Violência no centro de Bangcoc aumentou desde que general de manifestantes foi atingido

Associated Press

14 Maio 2010 | 09h57

 

BANGCOC - Pelo menos cinco pessoas morreram e outras 45 ficaram feridas nesta sexta-feira, 14, em confrontos entre manifestantes e o Exército em Bangcoc, na Tailândia. Segundo hospitais e centros médicos, há tanto soldados quando civis entre as vítimas dos conflitos, que ocorrem por conta de protestos contra o governo que já duram mais de dois meses.

 

O Exército da Tailândia iniciou uma operação de repressão aos manifestantes e passou a disparar e usar bombas de gás lacrimogêneo perto das embaixadas dos EUA e do Japão em Bangcoc. Os combates desta sexta deixaram dois mortos e transformaram a zona central da capital em um campo de batalha.

 

Testemunhas disseram ter ouvido rajadas de tiros sendo disparadas a partir do campo dos camisas vermelhas.
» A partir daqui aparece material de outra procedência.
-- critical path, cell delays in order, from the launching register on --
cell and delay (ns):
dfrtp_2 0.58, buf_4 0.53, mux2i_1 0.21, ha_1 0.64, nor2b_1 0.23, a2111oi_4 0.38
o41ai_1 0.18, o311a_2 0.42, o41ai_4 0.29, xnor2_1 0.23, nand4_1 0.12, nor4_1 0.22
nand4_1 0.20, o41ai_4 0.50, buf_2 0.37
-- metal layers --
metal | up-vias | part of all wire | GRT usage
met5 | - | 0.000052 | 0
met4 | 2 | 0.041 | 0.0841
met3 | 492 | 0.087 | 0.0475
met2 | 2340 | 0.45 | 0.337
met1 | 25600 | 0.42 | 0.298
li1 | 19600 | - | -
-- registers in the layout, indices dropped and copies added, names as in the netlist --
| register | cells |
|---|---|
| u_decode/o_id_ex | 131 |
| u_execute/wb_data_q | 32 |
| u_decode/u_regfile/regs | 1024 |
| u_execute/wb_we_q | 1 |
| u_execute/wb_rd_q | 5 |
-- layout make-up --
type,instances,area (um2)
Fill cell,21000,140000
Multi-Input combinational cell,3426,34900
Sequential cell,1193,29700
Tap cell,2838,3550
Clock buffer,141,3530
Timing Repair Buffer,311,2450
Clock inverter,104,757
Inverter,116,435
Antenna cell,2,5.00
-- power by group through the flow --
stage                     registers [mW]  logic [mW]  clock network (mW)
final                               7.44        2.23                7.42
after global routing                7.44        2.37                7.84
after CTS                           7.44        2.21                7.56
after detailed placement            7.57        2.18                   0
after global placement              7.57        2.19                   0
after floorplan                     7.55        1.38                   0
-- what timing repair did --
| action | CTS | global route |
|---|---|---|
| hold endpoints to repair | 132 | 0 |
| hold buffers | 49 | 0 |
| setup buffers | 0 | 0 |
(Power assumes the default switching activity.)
Na quinta-feira, ao menos 20 pessoas ficaram feridas. Com a deterioração da segurança e a esperança de uma resolução pacífica para a crise política desaparecendo, a estabilidade social e econômica do país seguem sendo prejudicadas.

 

A violência aumentou desde a quinta-feira, quando um general renegado do Exército que comandava as operações militares dos manifestantes foi atingido na cabeça. O disparo, realizado supostamente por um atirador de elite, como alegaram seus assistentes, deixaram o Major General Khattiya Sawasdiphol, ou o "Comandante Vermelho", em situação crítica.

 

Nesta sexta, os incidentes violentos se concentravam em uma pequena área perto de embaixadas estrangeiras, mas depois do meio-dia local (2 horas em Brasília) os confrontos se espalharam para uma área de 3 km², onde havia barricadas construídas pelos manifestantes. Os soldados passaram a disparar contra os manifestantes e o Exército enviou veículos militares para fazer a ronda, fazendo os camisas vermelhas recuar.

 

Até agora, 31 pessoas morreram e centenas ficaram feridas desde que os manifestantes, majoritariamente pobres e originários do campo, começaram a acampar no dia 12 de março em Bangcoc. Eles exigem a dissolução do Parlamento e a convocação de novas eleições, já que consideram que o atual primeiro-ministro, Abhisit Vejjajiva, chegou ao poder pela manipulação da justiça e apoiado pelos militares.